Structure-function analysis of rods and cones in juvenile, adult, and aged C57bl/6 and Balb/c mice.

To determine whether the photoreceptors change structurally and functionally during aging, and to analyze whether pigmentation in the retinal pigment epithelium might be a contributing factor. Young, adult, and aged C57BL/6 and Balb/c mice (1, 4, and 17 months of age) were housed under a 12-h light/12-h dark cycle, with an ambient light intensity at the eye level of the mice of 85 +/- 18 lux. Scotopic single-flash and photopic-flicker electroretinograms (ERGs) after complete dark adaptation were used to assess rod and cone function, respectively. Numbers of rod photoreceptors were counted in plastic sections, and rhodopsin levels were measured using absorption difference spectrophotometry. Numbers and types of cones were determined using lectin staining in retinal flatmounts and cone-specific antibodies in radial frozen sections. Young pigmented C57BL/6 and nonpigmented Balb/c mice had similar numbers of rods. In both mouse strains, there was an overall decline in rod photoreceptor number during aging, which was more pronounced in albino mice.

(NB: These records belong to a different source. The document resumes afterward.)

This is an optimization exercise on Yosys and OpenROAD, whose aim is small area, not a production implementation.
At most, simulation tests tie the RTL to the original design; equivalence was not proved.
Power and IR drop assume default switching activity.

// PE
module PE(clk, rst, bias, co_prob, perturb_prob, parent_gene0, parent_gene1, child_gene);
input clk;
input rst;
input bias;
input [7:0] co_prob;
input [7:0] perturb_prob;
input [31:0] parent_gene0;
input [31:0] parent_gene1;
output [31:0] child_gene;
reg [7:0] st;
wire [7:0] st_next;
assign st_next[0] = ~(st[2] ^ st[6] ^ st[7]);
assign st_next[1] = ~(st[0] ^ st[1] ^ st[2] ^ st[5] ^ st[6]);
assign st_next[2] = st[0] ^ st[1] ^ st[3] ^ st[5] ^ st[6];
assign st_next[3] = st[0] ^ st[2] ^ st[3] ^ st[4] ^ st[6] ^ st[7];
assign st_next[4] = st[0] ^ st[2] ^ st[5] ^ st[6] ^ st[7];
assign st_next[5] = st[6];
assign st_next[6] = st[0] ^ st[1] ^ st[5] ^ st[6];
assign st_next[7] = ~(st[2] ^ st[5] ^ st[6] ^ st[7]);
always @(posedge clk, posedge rst)
begin
    if (rst)
        st <= 8'h8E;
    else
        st <= st_next;
end
wire [7:0] s0;
assign s0[0] = st[0] ^ st[1] ^ st[2] ^ st[6];
assign s0[1] = ~(st[0] ^ st[1] ^ st[7]);
assign s0[2] = ~(st[1] ^ st[7]);
assign s0[3] = st[1] ^ st[4];
assign s0[4] = ~(st[2] ^ st[3] ^ st[5] ^ st[7]);
assign s0[5] = st[2] ^ st[5] ^ st[6] ^ st[7];
assign s0[6] = ~(st[7]);
assign s0[7] = ~(st[0] ^ st[1] ^ st[5] ^ st[6]);
wire [7:0] s1;
assign s1[0] = st[1] ^ st[4] ^ st[5];
assign s1[1] = ~(st[0] ^ st[2] ^ st[3] ^ st[5]);
assign s1[2] = ~(st[0] ^ st[1] ^ st[2] ^ st[4]);
assign s1[3] = st[1] ^ st[2] ^ st[3] ^ st[4] ^ st[5] ^ st[6];
assign s1[4] = st[0] ^ st[1] ^ st[3];
assign s1[5] = st[0] ^ st[2] ^ st[5] ^ st[7];
assign s1[6] = st[4] ^ st[5];
assign s1[7] = st[2] ^ st[3] ^ st[4] ^ st[6];
wire [7:0] s2;
assign s2[0] = st[0] ^ st[1] ^ st[3] ^ st[5] ^ st[6] ^ st[7];
assign s2[1] = st[0] ^ st[1] ^ st[2] ^ st[5] ^ st[6];
assign s2[2] = ~(st[1]);
assign s2[3] = st[0] ^ st[4] ^ st[5] ^ st[6];
  ...
Size: ~240 cells after synthesis, about 120 I/O pins, about 2500 um2 of cells after synthesis.
==> module PE, before the edit <==
module PE(clk, rst, bias, co_prob, perturb_prob, parent_gene0, parent_gene1, child_gene);
input clk;
input rst;
input bias;
input [7:0] co_prob;
input [7:0] perturb_prob;
input [31:0] parent_gene0;
input [31:0] parent_gene1;
output [31:0] child_gene;
reg [7:0] st;
wire [7:0] st_next;
assign st_next[0] = ~(st[2] ^ st[6] ^ st[7]);
assign st_next[1] = ~(st[0] ^ st[1] ^ st[2] ^ st[5] ^ st[6]);
assign st_next[2] = st[0] ^ st[1] ^ st[3] ^ st[5] ^ st[6];
assign st_next[3] = st[0] ^ st[2] ^ st[3] ^ st[4] ^ st[6] ^ st[7];
assign st_next[4] = st[0] ^ st[2] ^ st[5] ^ st[6] ^ st[7];
assign st_next[5] = st[6];
assign st_next[6] = st[0] ^ st[1] ^ st[5] ^ st[6];
assign st_next[7] = ~(st[2] ^ st[5] ^ st[6] ^ st[7]);
always @(posedge clk, posedge rst)
begin
    if (rst)
        st <= 8'h8E;
    else
        st <= st_next;
end
wire [7:0] s0;
assign s0[0] = st[0] ^ st[1] ^ st[2] ^ st[6];
assign s0[1] = ~(st[0] ^ st[1] ^ st[7]);
assign s0[2] = ~(st[1] ^ st[7]);
assign s0[3] = st[1] ^ st[4];
assign s0[4] = ~(st[2] ^ st[3] ^ st[5] ^ st[7]);
assign s0[5] = st[2] ^ st[5] ^ st[6] ^ st[7];
assign s0[6] = ~(st[7]);
assign s0[7] = ~(st[0] ^ st[1] ^ st[5] ^ st[6]);
wire [7:0] s1;
assign s1[0] = st[1] ^ st[4] ^ st[5];
assign s1[1] = ~(st[0] ^ st[2] ^ st[3] ^ st[5]);
assign s1[2] = ~(st[0] ^ st[1] ^ st[2] ^ st[4]);
assign s1[3] = st[1] ^ st[2] ^ st[3] ^ st[4] ^ st[5] ^ st[6];
assign s1[4] = st[0] ^ st[1] ^ st[3];
assign s1[5] = st[0] ^ st[2] ^ st[5] ^ st[7];
assign s1[6] = st[4] ^ st[5];
assign s1[7] = st[2] ^ st[3] ^ st[4] ^ st[6];
wire [7:0] s2;
assign s2[0] = st[0] ^ st[1] ^ st[3] ^ st[5] ^ st[6] ^ st[7];
assign s2[1] = st[0] ^ st[1] ^ st[2] ^ st[5] ^ st[6];
assign s2[2] = ~(st[1]);
assign s2[3] = st[0] ^ st[4] ^ st[5] ^ st[6];
assign s2[4] = ~(st[2] ^ st[3] ^ st[5] ^ st[6] ^ st[7]);
assign s2[5] = st[2] ^ st[6] ^ st[7];
assign s2[6] = ~(st[0]);
assign s2[7] = st[4] ^ st[7];
wire [7:0] s3;
assign s3[0] = ~(st[1] ^ st[7]);
assign s3[1] = st[1] ^ st[4];
assign s3[2] = ~(st[2] ^ st[3] ^ st[5] ^ st[7]);
assign s3[3] = st[2] ^ st[5] ^ st[6] ^ st[7];
assign s3[4] = ~(st[7]);
assign s3[5] = ~(st[0] ^ st[1] ^ st[5] ^ st[6]);
assign s3[6] = ~(st[6]);
assign s3[7] = ~(st[5]);
wire [7:0] m0n;
assign m0n[0] = st[0] ^ st[4] ^ st[5] ^ st[6];
assign m0n[1] = ~(st[2] ^ st[3] ^ st[5] ^ st[6] ^ st[7]);
assign m0n[2] = st[2] ^ st[6] ^ st[7];
assign m0n[3] = ~(st[0]);
assign m0n[4] = st[4] ^ st[7];
assign m0n[5] = st[1] ^ st[2] ^ st[3] ^ st[4] ^ st[5] ^ st[7];
assign m0n[6] = st[3] ^ st[6];
assign m0n[7] = st[2] ^ st[5] ^ st[6];
wire [7:0] m1n;
assign m1n[0] = st[0] ^ st[2] ^ st[5] ^ st[6] ^ st[7];
assign m1n[1] = st[4];
assign m1n[2] = st[0] ^ st[2] ^ st[3] ^ st[4] ^ st[6] ^ st[7];
assign m1n[3] = st[3];
assign m1n[4] = st[2] ^ st[6];
assign m1n[5] = ~(st[1] ^ st[5] ^ st[6]);
assign m1n[6] = st[4] ^ st[6] ^ st[7];
assign m1n[7] = st[1] ^ st[2] ^ st[3] ^ st[4] ^ st[7];
wire [7:0] m2n;
assign m2n[0] = st[0] ^ st[3] ^ st[6];
assign m2n[1] = ~(st[2] ^ st[4] ^ st[5] ^ st[6] ^ st[7]);
assign m2n[2] = st[0] ^ st[2] ^ st[3] ^ st[4] ^ st[6];
assign m2n[3] = st[0] ^ st[1] ^ st[3] ^ st[5] ^ st[6];
assign m2n[4] = st[2];
assign m2n[5] = ~(st[1] ^ st[6]);
assign m2n[6] = st[0] ^ st[4] ^ st[6];
assign m2n[7] = ~(st[0] ^ st[2] ^ st[3] ^ st[5] ^ st[6]);
wire [7:0] m3n;
assign m3n[0] = st[1] ^ st[4] ^ st[5] ^ st[6];
assign m3n[1] = ~(st[0] ^ st[2] ^ st[3]);
assign m3n[2] = ~(st[1] ^ st[2] ^ st[4] ^ st[7]);
assign m3n[3] = ~(st[0] ^ st[2] ^ st[3] ^ st[7]);
assign m3n[4] = ~(st[0] ^ st[2] ^ st[4] ^ st[5] ^ st[6] ^ st[7]);
assign m3n[5] = ~(st[0] ^ st[2] ^ st[3] ^ st[6] ^ st[7]);
assign m3n[6] = ~(st[0] ^ st[2] ^ st[4] ^ st[6] ^ st[7]);
assign m3n[7] = ~(st[2] ^ st[3] ^ st[6]);
wire [31:0] s_all = {s3, s2, s1, s0};
wire [31:0] m_all = {m3n, m2n, m1n, m0n};
reg [3:0] csel;
reg [31:0] child_n;
integer i;
always @(posedge clk)
begin
    for (i = 0; i < 4; i = i + 1) begin
        if (rst)
            csel[i] <= 1'b0;
        else
            csel[i] <= (co_prob > s_all[8*i +: 8]) ^ bias;
        child_n[8*i +: 8] <= ~((perturb_prob > s_all[8*i +: 8]) ? m_all[8*i +: 8] :
                               csel[i] ? parent_gene1[8*i +: 8] : parent_gene0[8*i +: 8]);
    end
end
assign child_gene = ~child_n;
endmodule
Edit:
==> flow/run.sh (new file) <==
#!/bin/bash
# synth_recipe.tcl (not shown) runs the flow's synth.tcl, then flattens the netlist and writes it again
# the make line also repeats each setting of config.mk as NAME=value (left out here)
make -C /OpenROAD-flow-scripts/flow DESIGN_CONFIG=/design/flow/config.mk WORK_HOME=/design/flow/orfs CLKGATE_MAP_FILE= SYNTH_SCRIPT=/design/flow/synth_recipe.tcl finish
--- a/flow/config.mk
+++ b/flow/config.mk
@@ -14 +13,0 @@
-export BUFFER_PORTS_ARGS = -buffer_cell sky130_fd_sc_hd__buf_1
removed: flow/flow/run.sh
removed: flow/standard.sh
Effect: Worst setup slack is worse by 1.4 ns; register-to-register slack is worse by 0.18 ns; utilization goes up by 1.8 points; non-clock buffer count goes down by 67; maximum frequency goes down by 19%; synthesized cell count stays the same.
Background: an optimization exercise with open tools, aiming at small area, a short achievable clock period and few clock cycles. Do not read the settings as production practice.
The RTL was checked by simulation tests, not by an equivalence proof against the original design.

## v56
// crack_partial
module crack_partial(
    input clk,
    input rst_n,
    input [31:0]lower_bound,
    input [31:0]upper_bound,
    input [127:0]hash_answer,
    output [31:0]answer,
    output reg answer_found,
    output reg done);
For scale: roughly 3400 cells after synthesis, roughly 480 flip-flops, ~230 I/O pins, about 0.027 sq mm of cells after synthesis.
Settings: LEC_CHECK=0, ABC_AREA=1, CAP_MARGIN=5, CORE_MARGIN=2, CORE_UTILIZATION=40, CTS_CLUSTER_DIAMETER=150, CTS_CLUSTER_SIZE=25, SLEW_MARGIN=5, TNS_END_PERCENT=0; clock period 12.0 ns.
standard.sh (not shown) runs the stock make flow with config.mk's settings and CLKGATE_MAP_FILE= SYNTH_SCRIPT=/design/flow/synth_recipe.tcl, a recipe that flattens the netlist after the stock synthesis.
==> flow/flow/run.sh <==
#!/bin/bash
# Layout flow: the standard flow, with two changes after synthesis:
#  - repair_timing aims for a larger setup slack than the flow settings allow
#    (flow/margin.txt, ns), so that the resizer speeds the design up beyond
#    the clock period (which stays the design's);
#  - the buffer that every input and output port gets is a plain buf_1
#    rather than the delay cell buffer_ports picks by default.
set -euo pipefail
MARGIN=$(cat flow/margin.txt)
bash standard.sh synth > synth.log 2>&1
sed "s/\"\\\${@:-finish}\"/SETUP_SLACK_MARGIN=${MARGIN} \"\${@:-finish}\"/" standard.sh > standard_margin.sh
grep -q "SETUP_SLACK_MARGIN=${MARGIN}" standard_margin.sh
export BUFFER_PORTS_ARGS="-buffer_cell sky130_fd_sc_hd__buf_1"
bash standard_margin.sh finish > layout.log 2>&1
==> flow/flow/margin.txt <==
8.7
Testbench counts of v56, summed over its fixed seeds: cycles 82,876.
From an optimization exercise on the open Yosys and OpenROAD flow, aimed at small area; shortcuts taken in it are not production practice. At most, simulation tests tie the RTL to the original design; equivalence was not proved. Power figures rest on the tool's default switching activity, not on a simulated workload.

## tollboothcontroller
module tollboothcontroller (
    input clk, reset,
    input vehicle_detect,
    input rfid_present, rfid_valid, rfid_sufficient,
    input manual_coin, manual_card,
    input vehicle_passgate,
    input maintenance_mode,
    input updaterate,
    input [1:0] vehicle_class,
    input [7:0] rate_input,
    input reset_counters,
    output gateopen, gateclose,
    output [15:0] vehiclecount0, vehiclecount1, vehiclecount2,
    output [15:0] totalrevenue0, totalrevenue1, totalrevenue2,
    output [7:0] evasioncount
);
localparam [2:0] IDLE  = 3'd0,
                 READ  = 3'd1,
                 PAY   = 3'd2,
                 FAIL  = 3'd3,
                 WAIT  = 3'd4,
                 OPEN  = 3'd5,
                 EVA   = 3'd6,
                 MAINT = 3'd7;
reg [2:0] state, nextstate;
reg [7:0] tollrates0, tollrates1, tollrates2;
always @(*) begin
    case (state)
        IDLE:  nextstate = maintenance_mode ? MAINT : vehicle_detect ? READ : IDLE;
        READ:  nextstate = (rfid_present && rfid_valid && rfid_sufficient) ? PAY : FAIL;
        PAY:   nextstate = OPEN;
        FAIL:  nextstate = WAIT;
        WAIT:  nextstate = (manual_coin || manual_card) ? PAY : WAIT;
        OPEN:  nextstate = vehicle_passgate ? IDLE : OPEN;
  ...
Size: roughly 130 I/O pins.
==> module tollboothcontroller, before the edit <==
module tollboothcontroller (
    input clk, reset,
    input vehicle_detect,
    input rfid_present, rfid_valid, rfid_sufficient,
    input manual_coin, manual_card,
    input vehicle_passgate,
    input maintenance_mode,
    input updaterate,
    input [1:0] vehicle_class,
    input [7:0] rate_input,
    input reset_counters,
    output gateopen, gateclose,
    output [15:0] vehiclecount0, vehiclecount1, vehiclecount2,
    output [15:0] totalrevenue0, totalrevenue1, totalrevenue2,
    output [7:0] evasioncount
);
localparam [2:0] IDLE  = 3'd0,
                 READ  = 3'd1,
                 PAY   = 3'd2,
                 FAIL  = 3'd3,
                 WAIT  = 3'd4,
                 OPEN  = 3'd5,
                 EVA   = 3'd6,
                 MAINT = 3'd7;
reg [2:0] state, nextstate;
reg [7:0] tollrates0, tollrates1, tollrates2;
always @(*) begin
    case (state)
        IDLE:  nextstate = maintenance_mode ? MAINT : vehicle_detect ? READ : IDLE;
        READ:  nextstate = (rfid_present && rfid_valid && rfid_sufficient) ? PAY : FAIL;
        PAY:   nextstate = OPEN;
        FAIL:  nextstate = WAIT;
        WAIT:  nextstate = (manual_coin || manual_card) ? PAY : WAIT;
        OPEN:  nextstate = vehicle_passgate ? IDLE : OPEN;
        EVA:   nextstate = IDLE;
        default: nextstate = maintenance_mode ? MAINT : IDLE;
    endcase
    if (state != OPEN && vehicle_passgate)
        nextstate = EVA;
end
always @(posedge clk or posedge reset)
    if (reset) state <= IDLE;
    else       state <= nextstate;
assign gateopen  = (state == OPEN);
assign gateclose = ~gateopen;
wire pay = (state == PAY);
wire eva = (state == EVA);
wire c0 = (vehicle_class == 2'd0);
wire c1 = (vehicle_class == 2'd1);
wire c2 = (vehicle_class == 2'd2);
function [15:0] inc16;           
    input [15:0] q; input en;
    integer i; reg t;
    begin
        t = en;
        for (i = 0; i < 16; i = i + 1) begin
            inc16[i] = q[i] ^ t;
            t = q[i] & t;
        end
    end
endfunction
function [15:0] add16;           
    input [15:0] q; input [7:0] r; input en;
    integer i; reg t, b;
    begin
        t = 1'b0;
        for (i = 0; i < 16; i = i + 1) begin
            b = (i < 8) ? (r[i & 7] & en) : 1'b0;
            add16[i] = q[i] ^ b ^ t;
            t = (q[i] & b) | (q[i] & t) | (b & t);
        end
    end
endfunction
function [7:0] inc8;
    input [7:0] q; input en;
    integer i; reg t;
    begin
        t = en;
        for (i = 0; i < 8; i = i + 1) begin
            inc8[i] = q[i] ^ t;
            t = q[i] & t;
        end
    end
endfunction
wire inc0 = pay & c0, inc1 = pay & c1, inc2 = pay & c2;
reg v0, v1, v2, ve;
always @(posedge clk or posedge reset)
    if (reset) begin
        v0 <= 1'b0; v1 <= 1'b0; v2 <= 1'b0; ve <= 1'b0;
    end else begin
        v0 <= ~(reset_counters & c0 & ~pay);
        v1 <= ~(reset_counters & c1 & ~pay);
        v2 <= ~(reset_counters & c2 & ~pay);
        ve <= ~(reset_counters & ~eva);
    end
reg [15:0] vc0_q, vc1_q, vc2_q, tr0_q, tr1_q, tr2_q;
reg [7:0] ev_q;
assign vehiclecount0 = vc0_q & {16{v0}};
assign vehiclecount1 = vc1_q & {16{v1}};
assign vehiclecount2 = vc2_q & {16{v2}};
assign totalrevenue0 = tr0_q & {16{v0}};
assign totalrevenue1 = tr1_q & {16{v1}};
assign totalrevenue2 = tr2_q & {16{v2}};
assign evasioncount  = ev_q & {8{ve}};
always @(posedge clk) begin
    vc0_q <= inc16(vehiclecount0, inc0);
    vc1_q <= inc16(vehiclecount1, inc1);
    vc2_q <= inc16(vehiclecount2, inc2);
    tr0_q <= add16(totalrevenue0, tollrates0, inc0);
    tr1_q <= add16(totalrevenue1, tollrates1, inc1);
    tr2_q <= add16(totalrevenue2, tollrates2, inc2);
    ev_q  <= inc8(evasioncount, eva);
end
always @(posedge clk or posedge reset)
    if (reset) begin
        tollrates0 <= 8'd50; tollrates1 <= 8'd100; tollrates2 <= 8'd150;
    end else begin
        if (updaterate && c0) tollrates0 <= rate_input;
        if (updaterate && c1) tollrates1 <= rate_input;
        if (updaterate && c2) tollrates2 <= rate_input;
    end
endmodule
Settings: LEC_CHECK=0, CAP_MARGIN=20, CORE_MARGIN=2, CORE_UTILIZATION=40, CTS_BUF_LIST=sky130_fd_sc_hd__clkbuf_2 sky130_fd_sc_hd__clkbuf_4, SLEW_MARGIN=20; clock period 5.0 ns.
standard.sh (not shown) runs the stock make flow with config.mk's settings and CLKGATE_MAP_FILE= SYNTH_SCRIPT=/design/flow/synth_recipe.tcl, a recipe that flattens the netlist after the stock synthesis.
==> flow/flow/run.sh <==
#!/bin/bash
# The standard layout, with the smallest buffer (buf_1) on each port.
set -euo pipefail
bash standard.sh "BUFFER_PORTS_ARGS=-buffer_cell sky130_fd_sc_hd__buf_1" finish > standard.log 2>&1
The baseline finished with setup timing left.
From an optimization exercise on the open Yosys and OpenROAD flow, aimed at small area, a short achievable clock period and few clock cycles per item; shortcuts taken in it are not production practice.
No functional check of the RTL was part of any run shown here.
No activity file was given, so power comes from the tool's default toggle rates.

==> flow/design.v (outline; a module is shown in full before it is edited, if it fits) <==
// module mul_pp_tree: 633 lines
// module mac_tree: 253 lines
// module csa_fa: 4 lines
// module csa_ha: 4 lines
// module matrix_multiplier_v2: 157 lines
module matrix_multiplier_v2
# (
    parameter ADDR_WIDTH = 17,
    parameter DATA_WIDTH = 32
)
(
    input clk,
    input rst,
    input start,
    input [DATA_WIDTH - 1 : 0] x_data,
    input [DATA_WIDTH - 1 : 0] y_data,
    input [ADDR_WIDTH - 1 : 0] x_rows,
    input [ADDR_WIDTH - 1 : 0] y_cols,
    input [ADDR_WIDTH - 1 : 0] x_cols_y_rows,
    output reg [ADDR_WIDTH - 1 : 0] x_addr,
    output reg [ADDR_WIDTH - 1 : 0] y_addr,
    output reg [ADDR_WIDTH - 1 : 0] z_addr,
    output reg [DATA_WIDTH - 1 : 0] z_data,
    output reg z_wen,
    output reg busy
);
  // ...
==> flow/flow/run.sh <==
#!/bin/bash
# The standard layout, with the ports buffered by a plain buffer
# instead of the delay cell buffer_ports picks by default.
set -euo pipefail
bash standard.sh "BUFFER_PORTS_ARGS=-buffer_cell sky130_fd_sc_hd__buf_2" finish > standard.log 2>&1
==> flow/standard.sh <==
#!/bin/bash
# synth_recipe.tcl (not shown) runs the flow's synth.tcl, then flattens the netlist and writes it again
# the make line also repeats each setting of config.mk as NAME=value (left out here)
make -C /OpenROAD-flow-scripts/flow DESIGN_CONFIG=/design/flow/config.mk WORK_HOME=/design/flow/orfs CLKGATE_MAP_FILE= SYNTH_SCRIPT=/design/flow/synth_recipe.tcl "${@:-finish}"
==> flow/config.mk <==
export PLATFORM = sky130hd
export DESIGN_NAME = matrix_multiplier_v2
export DESIGN_NICKNAME = matrix_multiplier_v2
export VERILOG_FILES = /design/flow/design.v
export SDC_FILE = /design/flow/constraint.sdc
export NUM_CORES = 4
export LEC_CHECK = 0
export CAP_MARGIN = 20
export CORE_MARGIN = 2
export CORE_UTILIZATION = 40
export SETUP_SLACK_MARGIN = 5
export SLEW_MARGIN = 20
export SYNTH_HIERARCHICAL = 1
export SYNTH_MINIMUM_KEEP_SIZE = 0
==> flow/constraint.sdc <==
create_clock -name core_clock -period 8.5 [get_ports {clk}]
set_input_delay 1.7000 -clock core_clock [delete_from_list [all_inputs] [get_ports {clk}]]
set_output_delay 1.7000 -clock core_clock [all_outputs]
set_load 0.01 [all_outputs]
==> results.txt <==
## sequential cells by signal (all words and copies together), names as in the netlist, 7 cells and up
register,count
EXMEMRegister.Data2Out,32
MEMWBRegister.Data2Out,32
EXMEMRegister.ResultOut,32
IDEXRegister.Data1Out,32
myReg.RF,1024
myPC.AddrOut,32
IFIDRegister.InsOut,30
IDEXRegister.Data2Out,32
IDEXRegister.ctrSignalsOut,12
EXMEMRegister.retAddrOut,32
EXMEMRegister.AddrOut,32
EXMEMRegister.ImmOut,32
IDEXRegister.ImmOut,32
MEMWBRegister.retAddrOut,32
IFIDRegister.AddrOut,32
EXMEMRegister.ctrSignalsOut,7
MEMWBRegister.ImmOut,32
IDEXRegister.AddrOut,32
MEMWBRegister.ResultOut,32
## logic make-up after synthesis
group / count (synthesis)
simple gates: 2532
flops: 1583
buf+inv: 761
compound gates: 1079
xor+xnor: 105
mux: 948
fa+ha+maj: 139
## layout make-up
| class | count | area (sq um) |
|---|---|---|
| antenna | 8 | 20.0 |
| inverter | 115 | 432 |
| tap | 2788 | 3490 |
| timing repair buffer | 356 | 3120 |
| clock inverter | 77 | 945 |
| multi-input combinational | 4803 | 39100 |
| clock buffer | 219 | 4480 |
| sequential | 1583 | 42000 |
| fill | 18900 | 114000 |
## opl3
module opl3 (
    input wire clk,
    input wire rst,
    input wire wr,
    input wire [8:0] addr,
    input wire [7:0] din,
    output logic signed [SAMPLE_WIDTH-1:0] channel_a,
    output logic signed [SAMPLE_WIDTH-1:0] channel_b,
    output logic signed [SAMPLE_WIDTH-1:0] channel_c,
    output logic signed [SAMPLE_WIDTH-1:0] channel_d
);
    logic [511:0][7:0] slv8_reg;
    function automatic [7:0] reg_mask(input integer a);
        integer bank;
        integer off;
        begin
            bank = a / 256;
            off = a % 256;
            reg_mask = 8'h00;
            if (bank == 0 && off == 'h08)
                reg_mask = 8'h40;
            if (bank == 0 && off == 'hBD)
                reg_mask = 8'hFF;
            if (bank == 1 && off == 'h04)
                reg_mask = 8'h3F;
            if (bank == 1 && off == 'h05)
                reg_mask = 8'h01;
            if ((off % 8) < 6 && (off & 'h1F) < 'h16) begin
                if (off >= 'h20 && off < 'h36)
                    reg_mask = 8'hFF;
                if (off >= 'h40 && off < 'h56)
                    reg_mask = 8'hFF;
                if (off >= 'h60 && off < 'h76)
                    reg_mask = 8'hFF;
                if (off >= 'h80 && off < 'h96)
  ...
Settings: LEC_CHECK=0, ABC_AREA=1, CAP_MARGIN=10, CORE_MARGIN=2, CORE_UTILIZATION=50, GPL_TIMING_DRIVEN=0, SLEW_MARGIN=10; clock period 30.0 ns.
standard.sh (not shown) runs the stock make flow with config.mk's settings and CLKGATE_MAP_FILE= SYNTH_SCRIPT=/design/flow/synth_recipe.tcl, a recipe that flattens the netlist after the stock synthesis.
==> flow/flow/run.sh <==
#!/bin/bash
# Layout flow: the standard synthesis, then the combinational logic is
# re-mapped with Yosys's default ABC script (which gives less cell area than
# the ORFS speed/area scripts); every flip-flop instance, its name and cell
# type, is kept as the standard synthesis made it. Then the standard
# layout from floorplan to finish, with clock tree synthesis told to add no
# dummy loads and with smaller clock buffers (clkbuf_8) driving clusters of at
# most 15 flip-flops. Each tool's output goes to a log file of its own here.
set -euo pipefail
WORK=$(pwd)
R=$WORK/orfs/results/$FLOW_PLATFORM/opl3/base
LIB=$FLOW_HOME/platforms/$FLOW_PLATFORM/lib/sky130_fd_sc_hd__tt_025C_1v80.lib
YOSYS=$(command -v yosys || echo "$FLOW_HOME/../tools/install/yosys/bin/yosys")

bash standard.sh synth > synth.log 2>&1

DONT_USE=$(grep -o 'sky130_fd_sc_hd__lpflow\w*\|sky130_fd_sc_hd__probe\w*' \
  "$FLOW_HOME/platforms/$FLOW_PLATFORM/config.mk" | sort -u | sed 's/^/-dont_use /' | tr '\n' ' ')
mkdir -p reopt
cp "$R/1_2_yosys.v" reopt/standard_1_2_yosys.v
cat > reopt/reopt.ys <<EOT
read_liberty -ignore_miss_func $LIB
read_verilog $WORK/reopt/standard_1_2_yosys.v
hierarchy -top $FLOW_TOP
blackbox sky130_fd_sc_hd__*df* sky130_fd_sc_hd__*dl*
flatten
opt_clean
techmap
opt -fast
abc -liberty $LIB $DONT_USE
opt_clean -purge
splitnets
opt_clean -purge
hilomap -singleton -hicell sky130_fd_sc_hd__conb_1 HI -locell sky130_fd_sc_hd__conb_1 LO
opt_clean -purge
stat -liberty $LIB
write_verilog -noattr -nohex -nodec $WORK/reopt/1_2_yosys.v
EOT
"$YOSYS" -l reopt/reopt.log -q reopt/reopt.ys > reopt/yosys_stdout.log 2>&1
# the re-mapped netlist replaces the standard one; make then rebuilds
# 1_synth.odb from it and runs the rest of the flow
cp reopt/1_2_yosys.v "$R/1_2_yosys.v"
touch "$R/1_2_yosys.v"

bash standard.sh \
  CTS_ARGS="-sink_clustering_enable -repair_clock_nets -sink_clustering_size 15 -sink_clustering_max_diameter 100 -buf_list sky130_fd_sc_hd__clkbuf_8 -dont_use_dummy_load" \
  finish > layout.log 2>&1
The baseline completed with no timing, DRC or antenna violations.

Rod cell numbers correlated with a drop in the overall amount of rhodopsin and a reduction in the maximum a-wave of the rod ERG. The number of short-wavelength cones was unaffected by age and pigmentation, whereas an age-related decline was observed in mid-wavelength (MWL) cones in albino, but not in pigmented mice. In contrast, MWL cone function was reduced during aging in both strains. Flicker-fusion frequency was determined to be approximately 10 Hz lower in albino animals, which is due to prolonged b-waves in these ERGs. Age-related changes were found in both photoreceptor systems, rods and cones, and in both pigmented and nonpigmented mice. However, rod photoreceptors appear to be more susceptible to both aging and the lack of pigmentation, when compared to cones. These results may help as we begin to understand certain age-related retinal diseases.